Poco fa mi ha telefonato Andrea, il mio amico assicuratore, era in fila per entrare alla coop, lui sta a Bologna e mi ha chiamata per chiacchierare un po’, ha fatto benissimo ed è stato superlativo quando mi ha detto che di lavoro ne ha molto ma ha deciso di andare in ufficio solo al mattino perché al pomeriggio si vuole occupare di Penelope, la sua bimba di quasi tre anni, non gliel’ha chiesto sua moglie, giuro, ha deciso lui perché è giusto così e nemmeno me l’ha detto è giusto così, l’ha fatto e basta e io sono tanto orgogliosa di lui per la passione con cui vede il mondo (tutte queste cose non gliele ho dette e non credo che legga il blog, un giorno gliele dirò, prometto).

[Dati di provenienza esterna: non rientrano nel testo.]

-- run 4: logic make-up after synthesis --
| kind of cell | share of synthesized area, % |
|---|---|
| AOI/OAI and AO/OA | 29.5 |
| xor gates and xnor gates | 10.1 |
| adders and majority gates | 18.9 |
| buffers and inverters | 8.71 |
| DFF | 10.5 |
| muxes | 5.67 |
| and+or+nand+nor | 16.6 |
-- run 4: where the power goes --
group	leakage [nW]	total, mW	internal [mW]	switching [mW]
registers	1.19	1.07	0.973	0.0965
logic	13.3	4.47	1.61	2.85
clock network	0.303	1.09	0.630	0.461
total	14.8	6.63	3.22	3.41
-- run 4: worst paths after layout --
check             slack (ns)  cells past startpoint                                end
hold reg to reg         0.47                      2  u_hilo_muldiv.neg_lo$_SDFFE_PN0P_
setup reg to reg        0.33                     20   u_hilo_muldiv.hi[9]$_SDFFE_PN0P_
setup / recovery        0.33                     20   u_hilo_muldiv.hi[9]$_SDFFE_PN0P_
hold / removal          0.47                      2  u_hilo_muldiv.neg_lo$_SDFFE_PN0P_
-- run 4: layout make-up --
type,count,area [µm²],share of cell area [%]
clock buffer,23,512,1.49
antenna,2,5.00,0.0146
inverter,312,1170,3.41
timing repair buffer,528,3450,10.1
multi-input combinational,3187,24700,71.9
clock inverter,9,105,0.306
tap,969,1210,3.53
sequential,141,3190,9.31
Context: an optimization exercise on an open-source flow, tuned for small area and a short achievable clock period. The choices shown serve that exercise and are no tape-out recipe. At most, simulation tests tie the RTL to the original design; equivalence was not proved. Power figures rest on the tool's default switching activity, not on a simulated workload.

Setup of raven:
## pmp_csr_bank
module pmp_csr_bank #(
  parameter int PMP_LEN    = 54,
  parameter int NR_ENTRIES = 16
) (
  input  logic                      clk_i,
  input  logic                      rst_i,
  input  logic                      req_valid_i,
  input  logic [11:0]               req_addr_i,
  input  logic [1:0]                req_op_i,
  input  logic [63:0]               req_wdata_i,
  input  logic [1:0]                priv_lvl_i,
  output logic                      rsp_valid_o,
  output logic [63:0]               rsp_rdata_o,
  output logic                      rsp_error_o,
  output logic [16*PMP_LEN-1:0]     conf_addr_o,
  output logic [127:0]              conf_o,
  output logic                      cfg_changed_o
);
Size: ~1000 flip-flops.
clock: 8.0 ns
lec_check: 0
cap_margin: 20
core_margin: 2
core_utilization: 45
setup_slack_margin: 5
slew_margin: 20
standard.sh (not shown) runs the stock make flow with config.mk's settings and CLKGATE_MAP_FILE= SYNTH_SCRIPT=/design/flow/synth_recipe.tcl, a recipe that flattens the netlist after the stock synthesis.
==> flow/flow/run.sh <==
#!/bin/bash
# Layout: the standard ORFS flow (standard.sh), except that the input and
# output port buffers are the smallest buffer cell instead of the resizer's
# default pick (a 10 um2 delay buffer). Timing repair resizes them as needed.
set -o pipefail
export BUFFER_PORTS_ARGS="-buffer_cell sky130_fd_sc_hd__buf_1"
bash standard.sh > standard.log 2>&1
What ended raven was a tool error in 3_2_place_iop; the run never finished.
Edits applied to the flow inputs when going from raven to maple:
- CORE_UTILIZATION now 50, was 45
[summary]
- As the logs show, maple stopped at 3_2_place_iop after a tool error, so it never reached the end of the flow.
- From raven to maple the numbers moved as follows: share of async-settable or async-resettable flops after synthesis flat; share of the synthesized area in compound gates (AO/OA/AOI/OAI) was more or less identical; post-synthesis cell area essentially unchanged; floorplan row count lost 5.3%; share of synthesized cell area in and, or, nand and nor gates held.
- Summary of maple over raven: xor-xnor portion of the synthesized cell area now sits at about the same level; x dimension of the die decreased by about 5% relative to the old numbers.
- maple against raven: die extent in y has decreased; initial core utilization increased by 5.1 points relative to the old numbers.
No functional check of the RTL was part of any run of this note.

---

The RTL this note starts from:
==> flow/design.v <==
package pmp_pkg;
  typedef enum logic [1:0] {
    A_OFF   = 2'b00,
    A_TOR   = 2'b01,
    A_NA4   = 2'b10,
    A_NAPOT = 2'b11
  } pmp_amode_e;
  typedef struct packed {
    logic       locked;
    logic [1:0] reserved;
    logic [1:0] addr_mode;
    logic       x;
    logic       w;
    logic       r;
  } pmpcfg_t;
  typedef enum logic [1:0] {
    CSR_READ  = 2'b00,
    CSR_WRITE = 2'b01,
    CSR_SET   = 2'b10,
    CSR_CLEAR = 2'b11
  } csr_op_e;
  localparam logic [11:0] CSR_PMPCFG0  = 12'h3A0;
  localparam logic [11:0] CSR_PMPCFG2  = 12'h3A2;
  localparam logic [11:0] CSR_PMPADDR0 = 12'h3B0;
  localparam int          MAX_ENTRIES  = 16;
endpackage
import pmp_pkg::*;
module pmp_cfg_warl (
  input  pmp_pkg::pmpcfg_t old_cfg,
  input  logic [7:0] new_byte,
  input  logic       lock,
  output pmp_pkg::pmpcfg_t stored
);
  always_comb begin
    stored = old_cfg;
    if (!lock) begin
      stored.locked    = new_byte[7];
      stored.reserved  = 2'b00;
      stored.addr_mode = new_byte[4:3];
      stored.x         = new_byte[2];
      stored.w         = new_byte[1] & new_byte[0];
      stored.r         = new_byte[0];
    end
  end
endmodule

Stamattina invece alla coop ci sono stata io e ho fatto una fila di mezz’oretta, davanti avevo un signore molto carino col quale ho parlato fino all’entrata, hanno saltato la fila due ragazzi, uno con una divisa arancione catarifrangente e l’altro in borghese ma col viso sconvolto, l’unico che si è lamentato a gran voce sperando che qualcun altro abboccasse e facesse casino è stato un ragazzo senza una mano che la fila aveva provato a saltarla almeno quattro volte ma quando io ho detto che probabilmente erano medici o infermieri e che la coop ha messo la regola che loro possono entrare direttamente si è messo tranquillo dietro di me a sputare nel tombino della fogna e almeno taceva. Il signore molto carino per quel che si poteva vedere da sotto la mascherina era abbronzatissimo, mi ha detto che sta in collina e dietro ha un bosco, c’è solo lui e anche se non si potrebbe al pomeriggio passeggia nel bosco e recita il rosario, gli ho detto che fa benissimo e lo credo veramente, questo mondo si salverà certamente attraverso le preghiere laiche, religiose e amorose di tutti noi. Alla fine della spesa nel parcheggio del supermercato mentre caricavo le sporte nel baule mi è apparsa a due metri di distanza la mia vicina, quella che mi parlava dal suo balcone l’altro pomeriggio mentre facevo chandra namaskar, mi voleva comunicare che presenterà un esposto ai vigili urbani per quel gatto grigio che vede sempre correre attorno a casa, le ho chiesto se per caso si riferisse a Tino ma no, non ce l’ha con lui, ha paura che sto gatto grigio si nasconda dentro al bidone della spazzatura ed esca all’improvviso mentre lei butta il suo sacco, anche a lei ho detto che fa bene a fare l’esposto perché credo davvero che in questa quarantena surreale ciascuno debba cercare di essere felice a modo proprio, facendo ciò che gli/le riesce meglio.